Under experimental conditions renal damage has been induced by alimentary exposure to ochratoxin A in all single-stomach animals tested so far, including rodents, dogs, pigs and birds, and even in young ruminants still functioning as single-stomach animals. Most information on ochratoxin-induced nephropathy has been obtained in pigs during experimental studies comprising structural as well as functional changes. The renal damage is characterized morphologically by atrophy of the proximal tubules, interstitial cortical fibrosis and sclerotized glomeruli, and functionally by impairment of tubular function indicated by a decrease in TmPAH/Cin and reduced ability to produce concentrated urine.
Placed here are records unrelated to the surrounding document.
$ cat src/ch3_pkg.sv
package ch3_pkg;

	// field widths
	localparam int FREQ_W = 11;
	localparam int LEN_W  = 8;
	localparam int POS_W  = 5;

	typedef logic [FREQ_W-1:0] freq_t;  // NR33/NR34 frequency
	typedef logic [LEN_W-1:0]  len_t;   // NR31 length load
	typedef logic [POS_W-1:0]  pos_t;   // 32 samples per wave
	typedef logic [3:0]        sample_t;
	typedef logic [7:0]        byte_t;

	// 0 mute, 1 full, 2 half, 3 quarter
	typedef logic [1:0] vol_t;

	// channel register map
	localparam logic [15:0] ADDR_NR30 = 16'hff1a; // dac enable
	localparam logic [15:0] ADDR_NR31 = 16'hff1b; // length load
	localparam logic [15:0] ADDR_NR32 = 16'hff1c; // volume
	localparam logic [15:0] ADDR_NR33 = 16'hff1d; // freq low
	localparam logic [15:0] ADDR_NR34 = 16'hff1e; // trigger, len enable, freq high

	// 16 byte wave ram
	localparam logic [15:0] ADDR_WAVE_BASE = 16'hff30;

	// unused bits read back as one
	localparam byte_t MASK_NR30 = 8'h7f;
	localparam byte_t MASK_NR32 = 8'h9f;
	localparam byte_t MASK_NR34 = 8'hbf;

endpackage

$ cat src/ch3_reload_counter.sv
`timescale 1ns/1ps

module ch3_reload_counter #(
		parameter type count_t = logic [7:0]
	) (
		input  logic   cery_2mhz,
		input  logic   reset,
		input  logic   load,
		input  count_t load_val,
		input  logic   step,
		output logic   wrap
	);

	count_t count;
	logic   at_top;

	assign at_top = (count == '1);

	// no wrap pulse on a load cycle
	assign wrap = step && at_top && !load;

	always_ff @(posedge cery_2mhz) begin
		if (reset) begin
			count <= '0;
		end else if (load) begin
			count <= load_val;
		end else if (step) begin
			if (at_top)
				count <= load_val; // reload on wrap
			else
				count <= count_t'(count + 1'b1);
		end
	end

endmodule

$ cat src/ch3_wave_ram.sv
`timescale 1ns/1ps

module ch3_wave_ram
	import ch3_pkg::*;
	(
		input  logic       cery_2mhz,
		input  logic       ram_wr,
		input  logic [3:0] ram_widx,
		input  byte_t      wdata,
		input  logic [3:0] addr_idx,
		input  logic       ch3_active,
		input  pos_t       wave_pos,
		output byte_t      ram_rdata
	);

	byte_t      mem [16];
	logic [3:0] rd_idx;

	// playing channel owns the read port
	assign rd_idx = ch3_active ? wave_pos[POS_W-1:1] : addr_idx;

	always_ff @(posedge cery_2mhz) begin
		if (ram_wr)
			mem[ram_widx] <= wdata;
	end

	assign ram_rdata = mem[rd_idx]; // async read

endmodule

$ cat src/ch3_reg_decode.sv
`timescale 1ns/1ps

module ch3_reg_decode
	import ch3_pkg::*;
	(
		input  logic        cery_2mhz,
		input  logic        reset,
		input  logic [15:0] addr,
		input  byte_t       wdata,
		input  logic        wr_en,
		input  logic        rd_en,
		input  byte_t       ram_rdata,
		input  logic        ch3_active,
		output byte_t       rdata,
		output logic        dac_en,
		output freq_t       freq,
		output len_t        len_load,
		output logic        len_wr,
		output logic        len_en,
		output logic        trigger,
		output vol_t        volume,
		output logic        ram_wr,
		output logic [3:0]  ram_widx
	);

	logic  wave_sel;
	logic  sel_nr31;
	logic  sel_nr34;
	byte_t rd_mux;

	assign wave_sel = (addr[15:4] == ADDR_WAVE_BASE[15:4]);
	assign sel_nr31 = (addr == ADDR_NR31);
	assign sel_nr34 = (addr == ADDR_NR34);

	// wave ram writes go straight through
	assign ram_wr   = wr_en && wave_sel;
	assign ram_widx = addr[3:0];

	// register file and strobes
	always_ff @(posedge cery_2mhz) begin
		if (reset) begin
			dac_en   <= 1'b0;
			len_load <= '0;
			volume   <= '0;
			freq     <= '0;
			len_en   <= 1'b0;
			trigger  <= 1'b0;
			len_wr   <= 1'b0;
		end else begin
			// strobes land one edge after the write
			trigger <= wr_en && sel_nr34 && wdata[7];
			len_wr  <= wr_en && sel_nr31;
			if (wr_en) begin
				case (addr)
					ADDR_NR30: dac_en <= wdata[7];
					ADDR_NR31: len_load <= wdata;
					ADDR_NR32: volume <= wdata[6:5];
					ADDR_NR33: freq[7:0] <= wdata;
					ADDR_NR34: begin
						freq[FREQ_W-1:8] <= wdata[2:0];
						len_en           <= wdata[6];
					end
					default: ;
				endcase
			end
		end
	end

	always_comb begin
		case (addr)
			ADDR_NR30: rd_mux = {dac_en, 7'b0} | MASK_NR30;
			ADDR_NR32: rd_mux = {1'b0, volume, 5'b0} | MASK_NR32;
			ADDR_NR34: rd_mux = {ch3_active, len_en, 6'b0} | MASK_NR34; // bit 7 masked
			default: begin
				if (wave_sel)
					rd_mux = ram_rdata; // playing byte while active
				else
					rd_mux = '1; // write-only or unmapped
			end
		endcase
	end

	always_ff @(posedge cery_2mhz) begin
		if (reset)
			rdata <= '0;
		else if (rd_en)
			rdata <= rd_mux;
	end

endmodule

$ cat src/ch3_wave_sequencer.sv
`timescale 1ns/1ps

module ch3_wave_sequencer
	import ch3_pkg::*;
	(
		input  logic  cery_2mhz,
		input  logic  reset,
		input  logic  dac_en,
		input  freq_t freq,
		input  len_t  len_load,
		input  logic  len_wr,
		input  logic  len_en,
		input  logic  trigger,
		input  logic  frame_256hz,
		output logic  ch3_active,
		output pos_t  wave_pos
	);

	logic start;
	logic freq_wrap;
	logic len_wrap;
	logic len_expired;
	logic len_reload;
	logic len_ld;
	len_t len_ld_val;
	logic len_step;

	// trigger only counts with the dac powered
	assign start = trigger && dac_en;

	// expired length restarts from zero on trigger
	assign len_reload = start && len_expired;
	assign len_ld     = len_wr || len_reload;
	assign len_ld_val = len_reload ? len_t'(0) : len_load;
	assign len_step   = len_en && frame_256hz && !len_expired; // frozen once expired

	ch3_reload_counter #(
		.count_t(freq_t)
	) freq_timer_i (
		.cery_2mhz(cery_2mhz),
		.reset    (reset),
		.load     (start),
		.load_val (freq),
		.step     (ch3_active),
		.wrap     (freq_wrap)
	);

	ch3_reload_counter #(
		.count_t(len_t)
	) length_ctr_i (
		.cery_2mhz(cery_2mhz),
		.reset    (reset),
		.load     (len_ld),
		.load_val (len_ld_val),
		.step     (len_step),
		.wrap     (len_wrap)
	);

	always_ff @(posedge cery_2mhz) begin
		if (reset)
			len_expired <= 1'b0;
		else if (len_ld)
			len_expired <= 1'b0;
		else if (len_wrap)
			len_expired <= 1'b1;
	end

	// active flag and sample position
	always_ff @(posedge cery_2mhz) begin
		if (reset) begin
			ch3_active <= 1'b0;
			wave_pos   <= '0;
		end else if (start) begin
			ch3_active <= 1'b1;
			wave_pos   <= '0;
		end else if (!dac_en || len_wrap) begin
			ch3_active <= 1'b0; // dac off or length ran out
		end else if (freq_wrap) begin
			wave_pos <= pos_t'(wave_pos + 1'b1); // mod 32
		end
	end

endmodule

$ cat src/ch3_volume_dac.sv
`timescale 1ns/1ps

module ch3_volume_dac
	import ch3_pkg::*;
	(
		input  logic    cery_2mhz,
		input  logic    reset,
		input  byte_t   ram_rdata,
		input  pos_t    wave_pos,
		input  vol_t    volume,
		input  logic    ch3_active,
		output sample_t dac_out
	);

	sample_t nibble;
	sample_t shifted;

	// even position plays the high nibble first
	assign nibble = wave_pos[0] ? ram_rdata[3:0] : ram_rdata[7:4];

	always_comb begin
		case (volume)
			2'd0: shifted = '0; // mute
			2'd1: shifted = nibble;
			2'd2: shifted = nibble >> 1;
			default: shifted = nibble >> 2;
		endcase
	end

	always_ff @(posedge cery_2mhz) begin
		if (reset)
			dac_out <= '0;
		else
			dac_out <= ch3_active ? shifted : sample_t'(0);
	end

endmodule

$ cat src/ch3_wave_channel.sv
`timescale 1ns/1ps

module ch3_wave_channel
	import ch3_pkg::*;
	(
		input  logic        cery_2mhz,
		input  logic        reset,
		input  logic [15:0] addr,
		input  byte_t       wdata,
		input  logic        wr_en,
		input  logic        rd_en,
		output byte_t       rdata,
		input  logic        frame_256hz,
		output logic        ch3_active,
		output pos_t        wave_pos,
		output sample_t     dac_out
	);

	logic       dac_en;
	freq_t      freq;
	len_t       len_load;
	logic       len_wr;
	logic       len_en;
	logic       trigger;
	vol_t       volume;
	logic       ram_wr;
	logic [3:0] ram_widx;
	byte_t      ram_rdata;

	ch3_reg_decode decode_i (
		.cery_2mhz (cery_2mhz),
		.reset     (reset),
		.addr      (addr),
		.wdata     (wdata),
		.wr_en     (wr_en),
		.rd_en     (rd_en),
		.ram_rdata (ram_rdata),
		.ch3_active(ch3_active),
		.rdata     (rdata),
		.dac_en    (dac_en),
		.freq      (freq),
		.len_load  (len_load),
		.len_wr    (len_wr),
		.len_en    (len_en),
		.trigger   (trigger),
		.volume    (volume),
		.ram_wr    (ram_wr),
		.ram_widx  (ram_widx)
	);

	ch3_wave_ram ram_i (
		.cery_2mhz (cery_2mhz),
		.ram_wr    (ram_wr),
		.ram_widx  (ram_widx),
		.wdata     (wdata),
		.addr_idx  (addr[3:0]),
		.ch3_active(ch3_active),
		.wave_pos  (wave_pos),
		.ram_rdata (ram_rdata)
	);

	ch3_wave_sequencer seq_i (
		.cery_2mhz  (cery_2mhz),
		.reset      (reset),
		.dac_en     (dac_en),
		.freq       (freq),
		.len_load   (len_load),
		.len_wr     (len_wr),
		.len_en     (len_en),
		.trigger    (trigger),
		.frame_256hz(frame_256hz),
		.ch3_active (ch3_active),
		.wave_pos   (wave_pos)
	);

	ch3_volume_dac dac_i (
		.cery_2mhz (cery_2mhz),
		.reset     (reset),
		.ram_rdata (ram_rdata),
		.wave_pos  (wave_pos),
		.volume    (volume),
		.ch3_active(ch3_active),
		.dac_out   (dac_out)
	);

endmodule

$ cat config.mk
export PLATFORM = sky130hd
export DESIGN_NAME = ch3_wave_channel
export DESIGN_NICKNAME = d
export VERILOG_FILES = /design/src/ch3_pkg.sv /design/src/ch3_reload_counter.sv /design/src/ch3_wave_ram.sv /design/src/ch3_reg_decode.sv /design/src/ch3_wave_sequencer.sv /design/src/ch3_volume_dac.sv /design/src/ch3_wave_channel.sv
export SDC_FILE = /design/constraint.sdc
export NUM_CORES = 1
export LEC_CHECK = 0
export ABC_CLOCK_PERIOD_IN_PS = 3180
export BUFFER_PORTS_ARGS = -buffer_cell sky130_fd_sc_hd__buf_2
export CORE_MARGIN = 5
export CORE_UTILIZATION = 35
export DETAILED_ROUTE_END_ITERATION = 10
export GPL_TIMING_DRIVEN = 0
export PLACE_DENSITY_LB_ADDON = 0.12
export RECOVER_POWER = 100
export SLEW_MARGIN = 25
export SYNTH_ARGS = -nofsm -noshare
export SYNTH_HDL_FRONTEND = slang
export SYNTH_HIERARCHICAL = 1
export SYNTH_SLANG_ARGS = --single-unit
$ cat constraint.sdc
create_clock -name cery_2mhz -period 3.18 [get_ports cery_2mhz]
set_clock_uncertainty 0.1 [all_clocks]
set_input_delay 0.477 -clock cery_2mhz [delete_from_list [all_inputs] [get_ports cery_2mhz]]
set_output_delay 0.477 -clock cery_2mhz [all_outputs]
set_load 0.01 [all_outputs]
==> results.yml, run 1 <==
synthesis:
  synth_cell_types: 69
  synth_common_cells: "edfxtp_1, mux2i_1, dfxtp_1"
  synth_top_area_share_pct: 45.3
  synth.area.top_cells: "edfxtp_1, dfxtp_1, mux2i_1"
  syn_area_mm2: 0.00848
  synth.most_common_cell: "edfxtp_1"
  synth_top_area_cell: "edfxtp_1"
  synth.avg_cell_area_um2: 12.7
  syn_inst: 669
  synth.ff_latch_count: 191
  synth_edf_count: 128
  synth-async-reset-ratio_pct: 0
  yosysWarningCount: 6
  synthFlopType: "edfxtp_1"
  syn-num-nets: 701
  ys_seq_area_share_pct: 60.2
sta:
  slew-limit-headroom_pct: 17.4
  period_minus_slack_ns: 3.05
  grt_setup_unrepaired: "false"
  tightest_slew_ns: 1.23
  period_share_pct: 96.0
  max_freq_ghz: 0.327
  finalMaxSlewViolations: 0
  finalHoldViolCount: 0
  finalSetupViolations: 0
  setup_slack_ns: 0.126
drt:
  firstDrtPassIters: 7
  drc_errors: 0
  wl_per_cell_um: 20.7
  detail-route-antenna-nets: 0
  vias: 5675
  drt_iter0_drc: 468
  vias_per_cell: 5.30
  wl_um: 22200
status:
  outcome: "completed"
clocking:
  cts_max_level: 4
  clk_path_buf_depth: 2
  cts.sinks: 191
  numCtsBuffers: 17
  root_buffer: "clkbuf_16"
  insertion_delay_ns: 0.44
  cts_tree: "yes"
  clkTransAtPathRegs_ns: 0.08
critical_path:
  start_kind: "register"
  rr_worst_depth: 8
  required_ns: 3.41
  cp.arrival_ns: 3.28
  crit_fanout: 10
  worstSetupEndpointType: "register"
  path_class: "register to register"
power:
  leakagePower_nw: 3.32
  seq_power_share_pct: 52.1
  power_mw: 5.11
  p_clk_share_pct: 42.8
  internal_power_mw: 3.88
  p_per_area_mw_per_mm2: 530
  p_sw_mw: 1.24
  p_comb_share_pct: 5.2
  swShare_pct: 24.2
  peakVddDrop_v: 0.000311
finish:
  final_cell_area_mm2: 0.00965
  antenna_cells: 0
  n_fill_cell: 2376
  utilization_pct: 40.0
  drive_above_1_share_pct: 12.4
  syn_to_final_growth_pct: 13.8
  finalNetCount: 766
flow_run:
  drv_cap: 0
grt:
  grt_pass1_vias: 5761
  grt_max_degree: 21
  antenna_found_initial: 0
  grt_usage_pct: 15.8
  gr-total-overflow: 0
  grt_first_pass_wirelength_um: 33500
placed_design:
  placedInstanceArea_mm2: 0.00913
  routabilityCongestion: 0.835
  dp_slack_ns: -0.140
  hpwl_um: 15800
  place.port_buffers: 46
floorplanning:
  start_util_pct: 35.2
  core_area_mm2: 0.0241
  die_h_um: 166
  fp.dieArea_mm2: 0.0274
  ios: 47
  rows: 57
  die_x_um: 166
worst_hold_path:
  hold_path.class: "primary input to register"
  worstHoldPathCells: 3
-- state kept, by name, summed over array words and instances (netlist names) --
| name | cells |
|---|---|
| seq_i/freq_timer_i/count | 11 |
| ram_i/mem | 128 |
| decode_i/len_wr | 1 |
| dac_i/dac_out | 4 |
| decode_i/volume | 2 |
| seq_i/length_ctr_i/count | 8 |
| decode_i/trigger | 1 |
| seq_i/ch3_active | 1 |
| decode_i/len_load | 8 |
| seq_i/wave_pos | 5 |
| decode_i/dac_en | 1 |
| decode_i/freq | 11 |
| seq_i/len_expired | 1 |
| decode_i/len_en | 1 |
| decode_i/rdata | 8 |
-- cell type report --
| cell class | instances | area (um^2) | share of cell area, % |
|---|---|---|---|
| Clock inverter | 15 | 184 | 1.91 |
| Timing Repair Buffer | 46 | 196 | 2.04 |
| Buffer | 28 | 179 | 1.85 |
| Sequential cell | 191 | 5110 | 53.0 |
| Clock buffer | 17 | 425 | 4.41 |
| Multi-Input combinational cell | 441 | 3120 | 32.3 |
| Tap cell | 324 | 405 | 4.20 |
| Inverter | 9 | 33.8 | 0.350 |
-- critical path: stages (launching register included) --
cell     delay (ns)
dfxtp_4        0.40
mux2i_1        0.24
buf_6          0.20
buf_6          0.21
mux2i_1        0.23
o22ai_1        0.15
or4_1          0.63
or4_1          0.53
a32o_1         0.26
-- final timing paths --
| check | slack, ns | end | start |
|---|---|---|---|
| setup / recovery | 0.13 | decode_i/rdata[5] | seq_i/ch3_active |
| hold / removal | 0.29 | decode_i/rdata[0] | rd_en |
| setup reg to reg | 0.13 | decode_i/rdata[5] | seq_i/ch3_active |
| hold reg to reg | 0.33 | seq_i/len_expired | decode_i/len_wr |
-- metal layers --
metal | part of all wire, % | up-vias | wire (um) | global-route usage, %
li1 | - | 2701 | - | -
met1 | 45 | 2852 | 9890 | 19.9
met2 | 50 | 102 | 11200 | 27.6
met3 | 3.4 | 20 | 752 | 3.36
met4 | 1.6 | 0 | 363 | 4.27
met5 | 0 | - | 0 | 0
-- power by group through the flow --
stage | Combinational [mW] | Sequential, mW | Clock, mW
after global routing | 0.286 | 2.66 | 2.33
final | 0.264 | 2.66 | 2.19
after floorplan | 0.142 | 2.72 | 0
after detailed placement | 0.272 | 2.72 | 0
after global placement | 0.266 | 2.72 | 0
after CTS | 0.273 | 2.66 | 2.23
-- what timing repair did --
action                                  CTS  global route
resized for setup                         1             2
endpoints found under the setup margin    4             2
hold buffers                              0             0
pin swaps                                 0             0
buffers inserted                          0             0
-- layout by cell type (no fill, tap or decap), types with 8 or more instances in the layout --
cell and count:
buf_4 9, o21ai_0 13, nand4_1 14, nor2_1 48
and2_1 11, nand2_1 21, dfxtp_1 62, o22ai_1 33
inv_1 9, a21oi_1 16, nand2b_1 32, a22oi_1 8
a31oi_1 10, clkbuf_1 39, edfxtp_1 128, buf_2 20
o21ai_2 8, or4_1 12, clkbuf_16 17, nor3_1 13
nand3_1 17, mux2i_1 88
-- through the flow --
step | setup TNS [ns] | hold WS [ns] | instances
floorplan | 0 | 0.289 | 669
global placement | -11.02 | 0.315 | 1039
detailed placement | -4.06 | 0.324 | 1039
CTS | 0 | 0.285 | 1071
global route | 0 | 0.319 | 1071
finish | 0 | 0.289 | 1071
-- cell families (layout without fill, tap and decap cells) --
logic type / Yosys count / after routing / share of synthesized area, %
compound gates: 113 / 113 / 9.12
xor+xnor: 6 / 6 / 0.620
fa+ha+maj: 3 / 3 / 0.443
buf+inv: 37 / 115 / 2.60
flops: 191 / 191 / 60.2
mux: 93 / 93 / 11.1
simple gates: 226 / 226 / 15.9
Power figures use the tool's default switching activity.
==> run 2, diff against run 1 <==
- MAX_ROUTING_LAYER: default -> met4
==> results.yml, run 2 (synthesis gave the netlist of run 1 again) <==
sta:
  finalMaxSlewViolations: 0
  finalSetupViolations: 0
  period_minus_slack_ns: 3.07
  tightest_slew_ns: 1.24
  setup_slack_ns: 0.113
  period_share_pct: 96.4
  slew-limit-headroom_pct: 16.2
  max_freq_ghz: 0.326
  grt_setup_unrepaired: "false"
  finalHoldViolCount: 0
grt:
  grt_first_pass_wirelength_um: 34100
  grt_pass1_vias: 5772
  gr-total-overflow: 0
  antenna_found_initial: 0
  grt_usage_pct: 16.5
  grt_max_degree: 21
critical_path:
  crit_fanout: 10
  start_kind: "register"
  r2r_slack_ns: 0.11
  path_class: "register to register"
  cp.arrival_ns: 3.30
  required_ns: 3.41
  worstSetupEndpointType: "register"
finish:
  n_fill_cell: 2338
  finalNetCount: 766
  top_register: "ram_i/mem"
  drive_above_1_share_pct: 12.9
  reg_top3: "ram_i/mem (128), decode_i/freq (11), seq_i/freq_timer_i/count (11)"
  final_common_cell: "edfxtp_1"
  syn_to_final_growth_pct: 14.0
  final_cell_mix: "edfxtp_1, mux2i_1, dfxtp_1, nor2_1, clkbuf_1"
  final_cell_count_no_fill: 1071
  antenna_cells: 0
  largest_reg_flops: 128
floorplanning:
  die_x_um: 166
  die_h_um: 166
  rows: 57
  ios: 47
  start_util_pct: 35.2
  fp.dieArea_mm2: 0.0274
  core_area_mm2: 0.0241
clocking:
  clkTransAtPathRegs_ns: 0.08
  cts_tree: "yes"
  numCtsBuffers: 17
  root_buffer: "clkbuf_16"
  insertion_delay_ns: 0.44
  clk_path_buf_depth: 2
  postCtsSetupBuffers: 0
  cts_max_level: 4
  cts.sinks: 191
placed_design:
  routabilityCongestion: 0.843
  place.port_buffers: 46
  hpwl_um: 15600
  place_inst: 1039
  dp_slack_ns: -0.195
power:
  p_sw_mw: 1.23
  p_comb_share_pct: 5.1
  internal_power_mw: 3.88
  peakVddDrop_v: 0.000320
  leakagePower_nw: 3.34
  swShare_pct: 24.0
  seq_power_share_pct: 52.1
  p_per_area_mw_per_mm2: 529
  p_clk_share_pct: 42.7
drt:
  drt_iter0_drc: 409
  detail-route-antenna-nets: 0
  drc_errors: 0
  vias_per_cell: 5.26
  wl_per_cell_um: 20.6
  vias: 5629
  firstDrtPassIters: 5
  wl_um: 22100
status:
  outcome: "completed"
worst_hold_path:
  hold_path.class: "primary input to register"
flow_run:
  drv_cap: 0
-- run 2: cell count changes in the layout (fill, tap and decap cells not counted), sizes merged --
cell,change
clkinv,-2
clkbuf,+1
inv,+1
-- run 2: power groups by stage --
stage | Clock (mW) | Sequential, mW | Combinational (mW)
CTS | 2.24 | 2.66 | 0.272
finish | 2.18 | 2.67 | 0.263
global route | 2.34 | 2.67 | 0.285
floorplan | 0 | 2.72 | 0.142
detailed placement | 0 | 2.72 | 0.271
global placement | 0 | 2.72 | 0.266
-- run 2: layout make-up --
type	count	area [um^2]	share of cell area, %
Sequential cell	191	5110	52.8
Multi-Input combinational cell	441	3130	32.4
Clock buffer	18	429	4.44
Tap cell	324	405	4.19
Timing Repair Buffer	46	196	2.03
Clock inverter	14	185	1.92
Buffer	28	179	1.85
Inverter	9	33.8	0.350
-- run 2: path summary, 6_finish.rpt --
path	startpoint	to	cells past startpoint
worst max-delay path	seq_i/ch3_active	decode_i/rdata[5]	8
worst min-delay path	rd_en	decode_i/rdata[0]	3
worst max register to register	seq_i/ch3_active	decode_i/rdata[5]	8
worst min register to register	decode_i/len_wr	seq_i/len_expired	1
-- run 2: what timing repair did --
action | 4_1_cts | 5_1_grt
hold buffers | 0 | 0
endpoints found under the setup margin | 4 | 3
pin swaps | 0 | 0
gates resized for setup | 1 | 1
-- run 2: metrics by stage --
stage / total power [mW] / hold WS [ns] / TNS (ns) / utilization, % / instance area, um^2
6_report: 5.11 / 0.291 / 0 / 40.1 / 9670
5_1_grt: 5.30 / 0.310 / 0 / 40.1 / 9670
4_1_cts: 5.17 / 0.279 / 0 / 40.4 / 9750
3_5_place_dp: 2.99 / 0.327 / -5.24 / 37.9 / 9130
3_3_place_gp: 2.99 / 0.317 / -12.45 / 37.8 / 9110
2_1_floorplan: 2.86 / 0.289 / 0 / - / 8480
-- run 2: layer usage --
metal  track usage [%]  part of all wire [%]  up-vias
met5                 -                     0        -
met4              4.63                   1.6        0
met3              2.72                   2.2       20
met2              27.4                    50       98
met1              21.0                    46     2794
li1                  -                     -     2717
-- run 2: worst max-delay path: stages (launching register included) --
cell and delay (ns):
dfxtp_2 0.44, mux2i_1 0.25, buf_6 0.21, buf_6 0.21
mux2i_1 0.23, o22ai_1 0.13, or4_1 0.61, or4_1 0.52
a32o_1 0.25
The renal effect has been observed using exposure levels of ochratoxin A in the range 200 to 4000 micrograms/kg feed. Field cases of ochratoxin-induced nephropathy in pigs have been encountered in many countries, and the disease mycotoxic porcine nephropathy (MPN) is recognized as an endemic disease entity in several northern and central European countries. Epidemics of MPN have been reported, closely related to excessive climatic conditions in periods preceding harvest. Ochratoxin A is a recognized renal carcinogen in the mouse. In female pigs exposed to alimentary ochratoxin A for 2 years, no renal cancer was observed. Ochratoxin A is metabolized and excreted relatively fast in animals, with an RL50 (residue elimination) in the pig of a few days for various tissues. Past exposure data is a requirement in retrospective epidemiological studies, but because of the short RL50 values tissue analysis for ochratoxin A is unlikely to provide that kind of data, in animals or in humans. In order to meet this demand a procedure has been developed, using renal biopsy material for activity analysis of two renal tubular enzymes, phosphoenolpyruvate carboxykinase and gamma-glutamyl transpeptidase. In pigs exposed to ochratoxin A for 1 week a 40% reduction of the enzyme activity was observed. The dose-related activity decrease of the two enzymes was accompanied by a dose-related aggravation of renal impairment, as measured by a reduction of TmPAH/Cin, suggesting that these enzymes are sensitive indicators of ochratoxin A-induced nephropathy.

Effects of ochratoxin A alone and in combination with citrinin on kidney function of single comb White Leghorn pullets

The present study was designed to evaluate the acute effects of ochratoxin A (OA) on pullet renal function, and to determine if the diuretic effects of citrinin are altered by acute ochratoxicosis. Birds were injected intramuscularly with a 1-mg/mL solution of OA at a dose of 5 mg/kg body weight for 2 consecutive days. Control birds received an equal volume injection of the OA carrier vehicle (100% ethanol). On the 3rd day, birds were anesthetized and prepared for renal function studies. Following 30 min of control urine and plasma collection, an intravenous infusion containing 400 ppm citrinin was initiated, and urine and plasma were collected for an additional 70 min. The OA alone caused an increase in manure moisture and increased hematocrits (hemoconcentration), but direct effects on glomerular filtration rate (GFR), urine flow rate/GFR, para-aminohippuric acid clearance (CPAH), free water clearance (FWC), and electrolye excretion (Na, K, Ca, P) were not consistently demonstrated. The OA may cause hemoconcentration by causing a subtle increase in urine flow (diuresis), or by increasing intestinal water loss (diarrhea). Citrinin infusion caused increased urine flow rate, increased urine flow rate/GFR, increased FWC, increased Na excretion, and decreased urine osmolality. Pretreatment with OA attenuated these effects of citrinin, presumably due to renal compensation for the OA-induced hemoconcentration. Citrinin and OA do not appear to have additive diuretic effects during the first 48 h of toxin exposure.